Independent
- Type: Daily newspaper
- Publisher: Independent Newspapers Limited
- Editor-in-chief: Steve Omanufeme
- Editor: Don Okere
- Managing editor: Steve Omanufeme
- Founded: October 2001; 24 years ago
- Headquarters: Lagos
- Website: www.independent.ng

= Independent (Nigeria) =

Nigerian daily newspaper

The Independent is a daily newspaper published in Lagos, Nigeria. Independent Newspapers Limited was incorporated on 17 July 2001 and started operations in October 2001. The company publishes the flagship Independent newspaper and two editions on weekends: the Saturday Independent and Sunday Independent.

==History==

The Independent is a successor to the Diet newspaper established in 1997 by James Ibori, a close friend of the military ruler General Sani Abacha. By 1999, most of the Diet staff had left since they had not been paid for some months.
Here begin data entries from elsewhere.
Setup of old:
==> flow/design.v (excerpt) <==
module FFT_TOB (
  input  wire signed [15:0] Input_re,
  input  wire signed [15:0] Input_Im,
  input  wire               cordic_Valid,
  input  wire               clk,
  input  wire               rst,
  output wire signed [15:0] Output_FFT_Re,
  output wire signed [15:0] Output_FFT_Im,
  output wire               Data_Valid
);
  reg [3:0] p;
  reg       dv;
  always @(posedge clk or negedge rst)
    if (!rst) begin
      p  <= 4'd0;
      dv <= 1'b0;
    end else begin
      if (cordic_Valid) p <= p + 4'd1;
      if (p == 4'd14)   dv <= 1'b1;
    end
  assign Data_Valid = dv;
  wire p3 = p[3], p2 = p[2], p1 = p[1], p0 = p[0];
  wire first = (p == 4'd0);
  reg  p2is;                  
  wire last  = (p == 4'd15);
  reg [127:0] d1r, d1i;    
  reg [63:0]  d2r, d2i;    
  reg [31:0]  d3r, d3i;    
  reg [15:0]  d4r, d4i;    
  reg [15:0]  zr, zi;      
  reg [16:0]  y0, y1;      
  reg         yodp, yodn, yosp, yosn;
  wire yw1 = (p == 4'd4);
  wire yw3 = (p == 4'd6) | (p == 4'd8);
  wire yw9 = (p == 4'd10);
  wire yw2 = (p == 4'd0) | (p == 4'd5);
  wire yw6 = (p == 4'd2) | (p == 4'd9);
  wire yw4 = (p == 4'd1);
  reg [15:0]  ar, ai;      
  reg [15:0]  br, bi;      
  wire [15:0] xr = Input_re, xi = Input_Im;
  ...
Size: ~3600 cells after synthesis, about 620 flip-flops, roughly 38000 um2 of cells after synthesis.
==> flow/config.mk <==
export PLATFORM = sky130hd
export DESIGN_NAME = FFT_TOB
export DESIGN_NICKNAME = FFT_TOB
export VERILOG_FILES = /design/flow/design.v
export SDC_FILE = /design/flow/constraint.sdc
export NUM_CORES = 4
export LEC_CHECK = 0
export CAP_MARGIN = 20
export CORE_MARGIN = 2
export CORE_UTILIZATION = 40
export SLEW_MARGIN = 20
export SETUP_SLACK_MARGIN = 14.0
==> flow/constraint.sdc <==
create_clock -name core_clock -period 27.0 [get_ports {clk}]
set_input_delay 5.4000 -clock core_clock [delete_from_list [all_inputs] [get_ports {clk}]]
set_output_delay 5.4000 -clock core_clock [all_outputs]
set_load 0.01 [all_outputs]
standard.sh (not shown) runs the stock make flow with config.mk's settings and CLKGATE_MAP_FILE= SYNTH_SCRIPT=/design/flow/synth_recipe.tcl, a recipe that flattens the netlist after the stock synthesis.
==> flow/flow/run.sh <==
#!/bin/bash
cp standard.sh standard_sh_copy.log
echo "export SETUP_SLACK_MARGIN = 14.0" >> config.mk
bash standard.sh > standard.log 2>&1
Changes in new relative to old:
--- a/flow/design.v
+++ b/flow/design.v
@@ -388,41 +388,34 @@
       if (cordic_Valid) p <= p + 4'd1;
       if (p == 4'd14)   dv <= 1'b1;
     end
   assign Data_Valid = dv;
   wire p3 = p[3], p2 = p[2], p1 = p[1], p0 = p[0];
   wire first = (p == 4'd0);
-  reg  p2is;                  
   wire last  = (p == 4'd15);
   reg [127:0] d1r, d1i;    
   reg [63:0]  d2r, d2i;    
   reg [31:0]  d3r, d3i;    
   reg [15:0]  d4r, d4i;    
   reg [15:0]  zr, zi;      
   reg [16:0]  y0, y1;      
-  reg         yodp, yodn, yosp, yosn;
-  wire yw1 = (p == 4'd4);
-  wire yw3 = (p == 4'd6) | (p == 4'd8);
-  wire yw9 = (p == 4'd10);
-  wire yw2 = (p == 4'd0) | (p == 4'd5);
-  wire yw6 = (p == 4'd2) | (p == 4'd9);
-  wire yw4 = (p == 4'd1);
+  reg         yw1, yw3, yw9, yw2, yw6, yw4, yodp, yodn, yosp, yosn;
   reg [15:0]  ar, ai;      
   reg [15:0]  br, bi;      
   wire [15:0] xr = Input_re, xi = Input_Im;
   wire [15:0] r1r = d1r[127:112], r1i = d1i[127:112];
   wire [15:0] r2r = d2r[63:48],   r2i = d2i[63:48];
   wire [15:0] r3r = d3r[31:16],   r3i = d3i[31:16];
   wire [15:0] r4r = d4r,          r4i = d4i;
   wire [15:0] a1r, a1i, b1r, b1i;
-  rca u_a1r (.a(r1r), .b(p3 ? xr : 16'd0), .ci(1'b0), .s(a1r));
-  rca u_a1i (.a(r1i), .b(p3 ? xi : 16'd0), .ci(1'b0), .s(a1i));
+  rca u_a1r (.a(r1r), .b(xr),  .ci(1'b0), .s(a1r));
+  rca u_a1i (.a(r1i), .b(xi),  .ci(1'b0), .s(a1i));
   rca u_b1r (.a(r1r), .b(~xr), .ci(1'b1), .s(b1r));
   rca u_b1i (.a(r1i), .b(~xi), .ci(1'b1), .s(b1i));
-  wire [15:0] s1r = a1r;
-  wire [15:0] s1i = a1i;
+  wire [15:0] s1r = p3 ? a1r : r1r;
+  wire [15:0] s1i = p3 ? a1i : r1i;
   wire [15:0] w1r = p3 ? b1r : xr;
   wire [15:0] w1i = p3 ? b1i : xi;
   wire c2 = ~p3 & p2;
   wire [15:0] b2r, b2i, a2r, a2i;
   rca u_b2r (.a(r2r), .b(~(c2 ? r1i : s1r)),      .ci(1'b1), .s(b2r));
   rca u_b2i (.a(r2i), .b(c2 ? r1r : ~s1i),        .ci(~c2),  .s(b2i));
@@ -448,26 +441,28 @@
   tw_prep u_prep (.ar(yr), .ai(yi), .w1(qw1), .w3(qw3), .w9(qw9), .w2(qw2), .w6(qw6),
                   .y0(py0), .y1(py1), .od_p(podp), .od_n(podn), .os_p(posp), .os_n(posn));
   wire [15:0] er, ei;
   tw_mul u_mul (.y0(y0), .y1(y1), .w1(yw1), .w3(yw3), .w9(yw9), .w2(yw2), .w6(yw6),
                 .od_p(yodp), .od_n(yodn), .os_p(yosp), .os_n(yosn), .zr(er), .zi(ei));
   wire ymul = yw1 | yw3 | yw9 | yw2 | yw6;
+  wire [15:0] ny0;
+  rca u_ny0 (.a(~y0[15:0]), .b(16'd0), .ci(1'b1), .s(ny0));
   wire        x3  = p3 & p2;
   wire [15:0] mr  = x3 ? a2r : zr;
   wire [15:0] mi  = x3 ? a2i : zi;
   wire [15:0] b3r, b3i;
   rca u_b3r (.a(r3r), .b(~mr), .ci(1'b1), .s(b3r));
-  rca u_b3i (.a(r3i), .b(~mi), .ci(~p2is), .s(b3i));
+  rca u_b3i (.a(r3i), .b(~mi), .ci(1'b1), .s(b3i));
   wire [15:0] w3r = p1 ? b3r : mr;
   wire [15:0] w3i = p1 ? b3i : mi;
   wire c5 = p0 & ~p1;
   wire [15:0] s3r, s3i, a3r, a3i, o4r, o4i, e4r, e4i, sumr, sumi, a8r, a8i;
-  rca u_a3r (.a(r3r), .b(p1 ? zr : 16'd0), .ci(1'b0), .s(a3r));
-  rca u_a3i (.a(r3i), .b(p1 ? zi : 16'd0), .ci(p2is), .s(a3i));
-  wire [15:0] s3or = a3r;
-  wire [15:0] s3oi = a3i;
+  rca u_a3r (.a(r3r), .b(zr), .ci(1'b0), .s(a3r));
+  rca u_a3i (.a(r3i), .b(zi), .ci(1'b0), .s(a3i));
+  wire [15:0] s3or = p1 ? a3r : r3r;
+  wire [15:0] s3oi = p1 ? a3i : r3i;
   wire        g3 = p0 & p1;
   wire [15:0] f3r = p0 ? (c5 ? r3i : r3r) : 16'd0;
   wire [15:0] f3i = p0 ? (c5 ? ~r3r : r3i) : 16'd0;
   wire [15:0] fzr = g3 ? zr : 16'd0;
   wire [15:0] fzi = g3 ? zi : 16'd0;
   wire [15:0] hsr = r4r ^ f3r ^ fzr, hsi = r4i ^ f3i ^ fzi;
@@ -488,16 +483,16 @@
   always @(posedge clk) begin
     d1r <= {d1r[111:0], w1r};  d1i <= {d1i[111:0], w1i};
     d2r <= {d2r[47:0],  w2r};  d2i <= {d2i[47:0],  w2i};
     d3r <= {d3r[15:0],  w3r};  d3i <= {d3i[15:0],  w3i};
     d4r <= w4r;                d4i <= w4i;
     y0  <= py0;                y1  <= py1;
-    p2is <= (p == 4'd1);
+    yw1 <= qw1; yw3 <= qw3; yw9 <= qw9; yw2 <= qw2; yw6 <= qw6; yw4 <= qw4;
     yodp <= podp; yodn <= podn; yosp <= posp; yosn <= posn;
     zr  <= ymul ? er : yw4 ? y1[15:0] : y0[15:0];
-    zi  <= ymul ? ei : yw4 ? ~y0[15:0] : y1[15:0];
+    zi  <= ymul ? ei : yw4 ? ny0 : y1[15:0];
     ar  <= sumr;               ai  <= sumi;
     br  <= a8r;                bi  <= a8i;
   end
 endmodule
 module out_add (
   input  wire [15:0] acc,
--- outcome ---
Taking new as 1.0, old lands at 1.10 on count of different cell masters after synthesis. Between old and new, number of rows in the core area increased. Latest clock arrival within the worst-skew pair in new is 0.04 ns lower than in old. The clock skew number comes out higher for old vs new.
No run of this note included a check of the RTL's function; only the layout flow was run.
Ibori, who had been elected governor of Delta State in April 1999, relaunched the paper in a more colorful and attractive format, but without success. In 2001, the Daily Independent, largely owned by the same publisher, took the place of Diet.

In June 2006, Rotimi Durojaiye, an Independent reporter, was arrested and charged with sedition after writing a report questioning the cost and airworthiness of Olusegun Obasanjo's new presidential jet. The charges were dropped later.

In October 2009, the Nigerian Union of Journalists forced a closure of the newspaper. Reasons given were that the paper's management had refused to pay four months' salary arrears and had sacked 21 workers for no just reason. Owner James Ibori intervened, promising to pay the arrears and re-hire the workers, and the strike was called off.
The former managing editor, Ted Iwere, left the paper because of these problems. In January 2010, James Akpadem, the new managing editor, said that Ibori was actively involved in efforts to restructure the paper, which was struggling with debt and unpaid salaries.

In March 2010, the Economic and Financial Crimes Commission (EFCC) asked that Ibori attend the Abuja headquarters of the Commission on 17 April 2010 "for interview". The Daily Independent published an editorial that indignantly defended Ibori. Ibori was arrested in May 2010 in Dubai, in the United Arab Emirates. He lost an appeal against a ruling that he should be extradited to Britain.

By April 2011, the EFCC had Ibori on its "most wanted" list, saying "The suspect is wanted in connection with a N9.2 billion case of Criminal Conspiracy, Theft and Misappriopriation of Public funds belonging to Delta State of Nigeria".
On 16 April 2011, Ibori appeared in a British court to charged with a various money laundering and fraud offences.